What we are seeing here isn't just a disconnect. This is an
administration attempting to impose their socialist vision on a country
that cannot sustain the cost.
To my colleagues on the other side of the aisle, I want to be clear.
That vision of America that you have invented to fulfill this purpose
does not exist. It is time to come up for air and talk a little
reality.
I know it is a popular thing here in Washington to claim that
elections have consequences, but on your first day back in power, the
Democratic Party got together and marched right across the line that
separates consequences from punishment. Punishment, that is what they
are all about.
I would also encourage my Democratic colleagues to remember that when
they do this, when they put together these trillion-dollar handouts for
radical special interests, political pain for their opponents isn't the
only result. They are punishing their neighbors, their friends,
communities that are in their States. They are making life harder, much
more difficult, for local businesses and small business manufacturers,
and they are exposing our weaknesses to our adversaries.
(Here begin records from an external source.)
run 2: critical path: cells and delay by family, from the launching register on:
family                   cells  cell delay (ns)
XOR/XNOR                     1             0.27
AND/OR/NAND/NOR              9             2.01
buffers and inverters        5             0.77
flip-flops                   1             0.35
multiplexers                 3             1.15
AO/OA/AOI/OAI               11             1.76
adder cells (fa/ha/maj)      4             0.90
I will tell you, if President Biden and the majority leader shove yet
another blank check through this Chamber, they are going to find out in
a hurry, I really do believe, how little the American people have to
give for their leftist agenda.
I yield the floor.
I suggest the absence of a quorum.
The PRESIDING OFFICER. The clerk will call the roll.
The legislative clerk proceeded to call the roll.
Mr. CARDIN. Madam President, I ask unanimous consent that the order
for the quorum call be rescinded.
The PRESIDING OFFICER. Without objection, it is so ordered.